Other Achilles tendinitis symptoms include:
- Swelling and/or knots in the Achilles tendon
- Creaking sounds when you massage or move the tendon
- Shooting pain when you point the foot
- Weakness in the leg
- Pain when wearing shoes, particularly if they’re too tight
In adults, tendinitis may be confused with Plantar Fasciitis, and in kids, Sever’s Disease. It is important for your podiatrist, or pediatric podiatrist, rules these out first since these conditions are much more common than Achilles tendinitis.

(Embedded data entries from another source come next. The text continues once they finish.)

## src/rtl/leb128_writer.sv

```systemverilog
`timescale 1ns/1ps
`default_nettype none
// +--------------------------------------------------------------------------+
// | Module      : leb128_writer                                              |
// | Description : Unsigned LEB128 encoder. Takes one value per in_valid /    |
// |               in_ready handshake and emits it little-endian, 7 payload   |
// |               bits per byte, one byte per out_valid / out_ready beat.    |
// | Option      : LEB128_WRITER_PAD_EN adds min_bytes and pads the encoding  |
// |               up to a minimum length.                                    |
// | Ports       : clk, rst (async, active high)                              |
// |               in_valid/in_ready/in_data[DATA_W]  - value input           |
// |               min_bytes[4]                       - minimum length (opt.) |
// |               out_valid/out_ready/out_byte[8]    - byte stream           |
// |               out_last, out_len[4]               - framing info          |
// | Revision    : 1.0 - initial release                                      |
// +--------------------------------------------------------------------------+
module leb128_writer #(
  parameter int DATA_W    = 56,
  parameter int MAX_BYTES = (DATA_W + 6) / 7
) (
  input  logic              clk,
  input  logic              rst,
  input  logic              in_valid,
  output logic              in_ready,
  input  logic [DATA_W-1:0] in_data,
`ifdef LEB128_WRITER_PAD_EN
  input  logic [3:0]        min_bytes,
`endif
  output logic              out_valid,
  input  logic              out_ready,
  output logic [7:0]        out_byte,
  output logic              out_last,
  output logic [3:0]        out_len
);

  localparam int SHIFT_W = 7 * MAX_BYTES;

  typedef enum logic [0:0] {
    IDLE = 1'b0,
    EMIT = 1'b1
  } state_t;

  state_t             state, state_nxt;
  logic [SHIFT_W-1:0] shift;
  logic [3:0]         remaining;
  logic [3:0]         len;

  logic [SHIFT_W-1:0] data_ext;
  logic [3:0]         n_natural;
  logic [3:0]         n_load;
  logic               accept;
  logic               out_fire;

  // Zero-extend without a replication that would be zero-width at DATA_W=56.
  always_comb begin
    data_ext              = '0;
    data_ext[DATA_W-1:0]  = in_data;
  end

  // Natural length = index of highest non-zero 7-bit group + 1, minimum 1.
  always_comb begin
    n_natural = 4'd1;
    for (int i = 0; i < MAX_BYTES; i++) begin
      if (data_ext[7*i +: 7] != 7'd0) n_natural = 4'(i + 1);
    end
  end

`ifdef LEB128_WRITER_PAD_EN
  logic [3:0] min_eff;
  always_comb begin
    min_eff = (min_bytes == 4'd0) ? 4'd1 : min_bytes;
    if (min_eff > 4'(MAX_BYTES)) min_eff = 4'(MAX_BYTES);
    n_load = (n_natural > min_eff) ? n_natural : min_eff;
  end
`else
  always_comb n_load = n_natural;
`endif

  assign out_valid = (state == EMIT);
  // Padding bytes fall out naturally: the shift register is zero above the
  // value, and continuation is driven by the remaining count alone.
  assign out_byte  = {remaining > 4'd1, shift[6:0]};
  assign out_last  = (remaining == 4'd1);
  assign out_len   = len;
  assign out_fire  = out_valid & out_ready;
  // Ready on the final byte's handshake lets the next value follow with no bubble.
  assign in_ready  = (state == IDLE) | (out_fire & out_last);
  assign accept    = in_valid & in_ready;

  always_ff @(posedge clk or posedge rst) begin
    if (rst) state <= IDLE;
    else     state <= state_nxt;
  end

  always_comb begin
    state_nxt = state;
    case (state)
      IDLE: if (accept) state_nxt = EMIT;
      EMIT: if (out_fire && out_last) state_nxt = accept ? EMIT : IDLE;
      default: state_nxt = IDLE;
    endcase
  end

  // A reload on accept wins over the shift of the final byte in the same cycle.
  always_ff @(posedge clk or posedge rst) begin
    if (rst) begin
      shift     <= '0;
      remaining <= 4'd0;
      len       <= 4'd0;
    end else if (accept) begin
      shift     <= data_ext;
      remaining <= n_load;
      len       <= n_load;
    end else if (out_fire) begin
      shift     <= shift >> 7;
      remaining <= remaining - 4'd1;
    end
  end

endmodule
`default_nettype wire

```

## config.mk

```make
export PLATFORM = sky130hd
export DESIGN_NAME = leb128_writer
export DESIGN_NICKNAME = d
export VERILOG_FILES = /design/src/rtl/leb128_writer.sv
export SDC_FILE = /design/constraint.sdc
export NUM_CORES = 1
export LEC_CHECK = 0
export CAP_MARGIN = 20
export CORE_MARGIN = 4
export CORE_UTILIZATION = 54
export DETAILED_ROUTE_END_ITERATION = 6
export PLACE_DENSITY = 0.83
export SLEW_MARGIN = 40
export SYNTH_ARGS = -nofsm -noshare
export SYNTH_HDL_FRONTEND = slang
export SYNTH_SLANG_ARGS = --single-unit
```

## constraint.sdc

```tcl
create_clock -name clk -period 4.7 [get_ports clk]
set_input_delay 0.47 -clock clk [delete_from_list [all_inputs] [get_ports clk]]
set_output_delay 0.47 -clock clk [all_outputs]
set_load 0.005 [all_outputs]
```

==> qor_table.md <==
| Step | Item | Value |
| --- | --- | --- |
| yosys | Synth unique cells | 39 |
| grt | Overflow after GRT | 0 |
| yosys | Share of synthesized area occupied by flip-flops and latches | 51.6% |
| routing | Vias/cell | 5.84 |
| clock network | Worst-skew pair later-pin latency | 340 ps |
| timing | Worst-case headroom to the max-slew limit | 53.4% |
| placed design | Cell total after placement | 491 |
| grt | First-pass GRT wire length | 13300 µm |
| clock network | Cts bufs inserted | 9 |
| routing | Final Routed Wirelength | 8130 µm |
| timing | Final period demand of the worst path | 2460 ps |
| worst setup path | Gate family responsible for the most delay along the worst path | buffers and inverters |
| cells and area | Final core utilization | 73.8% |
| worst setup path | Slowest cell on the critical path | sky130_fd_sc_hd__clkdlybuf4s50_1 |
| worst setup path | Worst setup path class | in2out |
| timing | Upper clock frequency limit | 407 MHz |
| worst setup path | FF-to-FF setup slack | 2440 ps |
| placed design | Post-placement cell area | 3920 µm² |
| timing | Worst-case clock skew | 5.14 ps |
| grt | Initial antenna violation count | 0 |
| hold path | Hold Path Origin | shift[31]$_DFFE_PP0P_ |
| grt | Pin count of the biggest net entering global routing | 57 |
| cells and area | Number of antenna repair diodes | 0 |
| routing | Count of nets left with antenna violations after detail routing | 0 |
| die | Overall die area | 7130 µm² |
| cells and area | Commonest cells after routing, fill and taps aside | 106 x sky130_fd_sc_hd__nand2_1, 102 x sky130_fd_sc_hd__nand3_1, 74 x sky130_fd_sc_hd__clkdlybuf4s50_1 |
| yosys | Synthesized area | 3150 µm² |
| cells and area | Nets | 492 |
| timing | Final clock period utilization by the worst path | 52.3% |
| power and ir drop | Power density over cell area | 430 nW/µm² |
| timing | Final-report max-slew violation count | 0 |
| clock network | Count of hold buffers inserted by post-cts repair | 0 |
| worst setup path | Most common cell type on the critical path | sky130_fd_sc_hd__clkdlybuf4s50_1 |
| worst setup path | Worst Reg-to-Reg Cells | 7 |
| yosys | Post-synthesis share of cell area spent on and, or, nand and nor gates | 35.8% |
| clock network | TritonCTS clock tree | done |
| yosys | Mux share of post-synthesis cell area | 0.357% |
| placed design | Placed wire-length estimate | 5600 µm |
| die | Starting utilization of the core area | 56.6% |
| hold path | Worst Hold Path EP | shift[31]$_DFFE_PP0P_ |
| timing | Count of final setup violators | 0 |
| clock network | H-tree depth reported by CTS | 3 |
| worst setup path | Type of element launching the critical path | primary input |
| die | Total number of placement rows | 27 |
| die | Die span in y | 84.4 µm |
| timing | Worst slew pin tran | 697 ps |
| routing | Via total after detailed routing | 2959 |
| clock network | Post-CTS repair timing setup buffer count | 0 |
| power and ir drop | Largest vdd supply drop | 231 µV |
| worst setup path | Worst path max stage delay | 610 ps |
| hold path | Cell depth of the worst hold path | 2 |
| clock network | Clock transition at the register clock pins on the worst setup and hold paths after CTS | 70 ps |
| yosys | Yosys warns | 0 |
| worst setup path | Data required time at the worst endpoint | 4230 ps |
| routing | Drt first-iter violations | 241 |
| die | I/O pin cnt | 75 |
| grt | Met3 track demand over resource | 4.02% |
| die | Width of the chip | 84.4 µm |
| yosys | Fraction of synthesized cell area in xor and xnor cells | 0% |
| worst setup path | CP Buf/Inv Count | 2 |
| clock network | Total clock sinks | 65 |
| clock network | Maximum clock insertion buffer count | 2 |
| worst setup path | End of the worst register-to-register path | shift[33]$_DFFE_PP0P_ |
| cells and area | Summed area of non-filler cells in the final layout | 4120 µm² |
| yosys | Number of nets in the synthesized netlist | 432 |
| placed design | Input/output buffers | 74 |
| cells and area | Footprint of the multi-input gates | 1390 µm² |
| cells and area | Post-synthesis to final-layout area growth | 30.6% |
| cells and area | Commonest non-fill, non-tap cell in the layout | sky130_fd_sc_hd__nand2_1 |
| yosys | Compound-cell area share of the yosys netlist | 5.83% |
| run | Number of max-cap violations | 0 |
| cells and area | Area of all sequential standard cells | 1630 µm² |
| clock network | Post-cts resize count | 0 |
| timing | Final hold vios | 0 |
| worst setup path | CP Max Fanout | 6 |
| hold path | Worst min-delay path class | reg2reg |
| yosys | Cell count after synthesis | 370 |
| worst setup path | CP Data Arrival Time | 1990 ps |
| routing | Average routed wire per standard cell | 16.0 µm |
| yosys | Largest family of logic cells by synthesized area | simple AND/OR/NAND/NOR gates |
| power and ir drop | P_leak | 0.00187 µW |
| status | Result of the run | finished clean |
| die | Core area | 5570 µm² |
| cells and area | Post-route insts no fill | 507 |
| cells and area | Fill cell instance count of the final layout | 442 |
| yosys | Adder-cell area share of the yosys netlist | 0.794% |
| yosys | Synthesized flop and latch total | 65 |
| worst setup path | Critical Path End Type | output port |
| timing | Setup TNS Final | 0 ps |
| placed design | Placer congestion estimate | 0.863 |
| routing | Residual DRC count | 0 |
| timing | Hold Slack | 478 ps |
| routing | DRT Pass-1 Iters | 5 |
| grt | Global routing usage on met1 | 31.4% |
| timing | RSZ-0062 raised after global routing | no |
| grt | Met2 track demand over resource | 37.4% |
| grt | Via count of the first global-routing pass | 2735 |
| worst setup path | Worst r2r src | remaining[1]$_DFFE_PP0P_ |
| yosys | Per-instance average area after synthesis | 8.52 µm² |
| grt | Most Used Layer, Global Route | met2 |
| grt | GRT Resource Usage Total | 23.3% |
| cells and area | Fraction of layout instances using a drive strength above 1 | 6.67% |
| clock network | Root buffer cell | sky130_fd_sc_hd__clkbuf_8 |
| worst setup path | Cell-by-cell listing of the critical path | clkdlybuf4s50_1 -> nand4bb_1 -> nand2_1 -> clkdlybuf4s50_1 |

What Causes Achilles Tendinitis?
The most common cause of Achilles tendinitis is overuse, i.e. repeated use of the tendon. Other causes of tendinitis include:
- A sudden increase in physical activity
- Not warming up the leg muscles before exercising
- Wearing shoes that don’t fit well or offer proper support
- Failure to stretch the tendon properly after physical activity
- Acute injury to the Achilles tendon or surrounding area
How Is Achilles Tendinitis Diagnosed?
Dr. Jarman begins by taking your child’s medical history and conducting a thorough examination. Typically, he asks the child a number of questions, including whether they feel pain and when pain is worse.
If he believes your child has tendinitis, he may order diagnostic tests, such as x-rays or an MRI, to determine whether the tendon is torn.
To begin, Dr. Jarman usually recommends resting the affected leg. This typically means abstaining from the activity that likely caused the problem. Ask Dr. Jarman about non-weight-bearing exercises like biking and swimming.
Resting allows the tendon time to heel. The doctor may also recommend:
- Stretching exercises
- Shoe inserts called orthotics
- Apply ice or cold packs
- Taping or wrapping the tendon and ankle
- Elevating the foot
- Over-the-counter medications to manage inflammation
- Physical therapy
- A walking boot or soft cast
Surgery is rarely needed to treat Achilles tendinitis in children.